EXERCISE OBJECTIVE: Go through the entries below from the first line and transcribe each one exactly, ending with the line that contains "create_clock -name clk0".

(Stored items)
=== Begin Enclosure ===
==> /design/flow/config.mk <==
export PLATFORM = sky130hd
export DESIGN_NAME = new_register_file
export DESIGN_NICKNAME = new_register_file
export VERILOG_FILES = /design/flow/design.v
export SDC_FILE = /design/flow/constraint.sdc
export NUM_CORES = 4
export LEC_CHECK = 1
export CORE_UTILIZATION = 50
==> /design/flow/constraint.sdc <==
current_design new_register_file

set clk_period 5.8
set clk_io_pct 0.2

create_clock -name clk0 -period $clk_period [get_ports {clock}]

set non_clock_inputs [all_inputs -no_clocks]
set_input_delay [expr $clk_period * $clk_io_pct] -clock clk0 $non_clock_inputs
set_output_delay [expr $clk_period * $clk_io_pct] -clock clk0 [all_outputs]
==> /design/flow/design.v <==
module new_register_file(
	input clock,
	input nreset,
	input [1:0] wr_en,
	input [1:0] rd_en,
	input [9:0] wr_addr,
	input [9:0] rd_addr,
	input [15:0] data_in,
	output [15:0] data_out
);
	integer i;
	reg [7:0] reg_file [0:31];
	initial
	begin
		for(i=0;i<32;i=i+1)
		begin
			reg_file[i] = 0;
		end
	end
	reg [15:0] read_data = 0;
	reg [1:0] rd_en_int = 0;
	always @ (negedge clock)
	begin
		rd_en_int <= rd_en;
		if(nreset == 1'b0)
		begin
			for(i=0;i<32;i=i+1)
			begin
				reg_file[i] = 0;
			end
		end
		else
		begin
			if(wr_en[0] == 1'b1)
			begin
				reg_file[wr_addr[4:0]] = data_in[7:0];
			end
			else
			begin
				reg_file[wr_addr[4:0]] = reg_file[wr_addr[4:0]];
			end
			if(wr_en[1] == 1'b1)
			begin
				reg_file[wr_addr[9:5]] = data_in[15:8];
			end
			else
			begin
				reg_file[wr_addr[9:5]] = reg_file[wr_addr[9:5]];
			end
		end
	end
	assign data_out[7:0] = rd_en_int[0] ? reg_file[rd_addr[4:0]] : 8'h00;
	assign data_out[15:8] = rd_en_int[1] ? reg_file[rd_addr[9:5]] : 8'h00;
endmodule
==> /design/flow/run.sh <==
#!/bin/bash
# OpenROAD 26Q1-2900-gdf79404cd8, Yosys 0.63+post, stock flow scripts
make -C /OpenROAD-flow-scripts/flow DESIGN_CONFIG=/design/flow/config.mk WORK_HOME=/design/flow/orfs finish
==> summary.txt <==
Summary of implementation figures.

Logic synthesis
Of all flip-flops after synthesis, the portion carrying an async set or reset was 0%. The total cells reported by yosys after synthesis is 2871. Once synthesis finished, the tally of register bits stood at 258. The chip area estimate from yosys synthesis is 20100 µm². The number of warnings issued by yosys is 2. The mean post-synth cell area is 6.99 µm². The post-synth tally of flip-flops with integrated enable is 0.

In this run the cell area of the synthesized design comes to 20100 µm². The cell count after synthesis came out at 2871. The top flip-flop cell by instance count after synthesis is dfxtp_1. Per the synthesis report, the number of distinct cell types is 75. The portion of the post-synthesis area used by sequential elements is 25.7%.

Clock tree
CTS placed an instance of clkbuf_16 at the clock tree root. In this run the number of H-tree levels came out at 1. The number of clock sinks came to 258.

The number of clock buffers inserted by TritonCTS is 31. Hold repair after CTS inserted 0 buffers. In this run the deepest clock path goes through 3 buffers.

Place
The cell count after placement is 4212. The setup slack at placement is -2660 ps. The routability congestion estimate from global placement is 1.73.

The count of buffers from port buffering is 57. After legalization and detailed placement, the total HPWL measured 124000 µm.

Floorplanning
The floorplan has 73 rows. According to the floorplan report, the die height is 202 µm. The top-level port count is 58. Before placement the cells fill 50.7% of the core.

The die width is 202 µm.

Global routing
The number of global-route vias before repair was 39152. The pin count of the biggest net entering global routing is 96. The residual overflow from global routing is 944. The global-route total usage across every layer is 94.3%. The global-route wire length before repair is 277000 µm.

Run status
The first error in the log reads "[ERROR GRT-0116] Global routing finished with congestion. Check the congestion regions in the DRC Viewer". It got as far as global routing and failed there. The run stopped with a tool error.
## cells in the mapped netlist, drive strengths merged, types with 24 or more instances
master,number,area (µm²)
mux2i,36,360
a32oi,34,298
a221oi,76,666
dfxtp,258,5160
a211oi,75,563
nand2,347,1300
a22o,73,639
nand3,135,676
a22oi,162,1220
buf,53,254
o21ai,203,1020
nor2,362,1360
o22ai,103,644
o211ai,68,515
clkbuf,191,717
a21oi,199,1000
nor4,25,156
and3,24,150
nand4,97,607
nor3,38,190
## layer usage
metal | GRT usage (%) | GRT overflow
met1 | 94.5 | 165
met2 | 99.5 | 315
met3 | 91.1 | 223
met4 | 90.4 | 216
met5 | 81.3 | 25
## repair_timing
action,4_1_cts
buffers inserted,58
setup endpoints to repair,272
resized,341
pin swaps,48
cloned,17
## through the flow
| step | instance area [µm²] | hold slack (ps) |
|---|---|---|
| after CTS | 32500 | 569 |
| after detailed placement | 28500 | 564 |
| after global placement | 28500 | 565 |
| after floorplan | 20300 | 492 |
## cell families after synthesis
group                  Yosys count  share of synthesized area, %
and+or+nand+nor               1136                          26.1
DFF                            258                          25.7
buffers and inverters          252                          4.99
muxes                           39                          1.96
AOI/OAI and AO/OA             1186                          41.2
=== End Enclosure ===
SOLUTION:
==> /design/flow/config.mk <==
export PLATFORM = sky130hd
export DESIGN_NAME = new_register_file
export DESIGN_NICKNAME = new_register_file
export VERILOG_FILES = /design/flow/design.v
export SDC_FILE = /design/flow/constraint.sdc
export NUM_CORES = 4
export LEC_CHECK = 1
export CORE_UTILIZATION = 50
==> /design/flow/constraint.sdc <==
current_design new_register_file

set clk_period 5.8
set clk_io_pct 0.2

create_clock -name clk0 -period $clk_period [get_ports {clock}]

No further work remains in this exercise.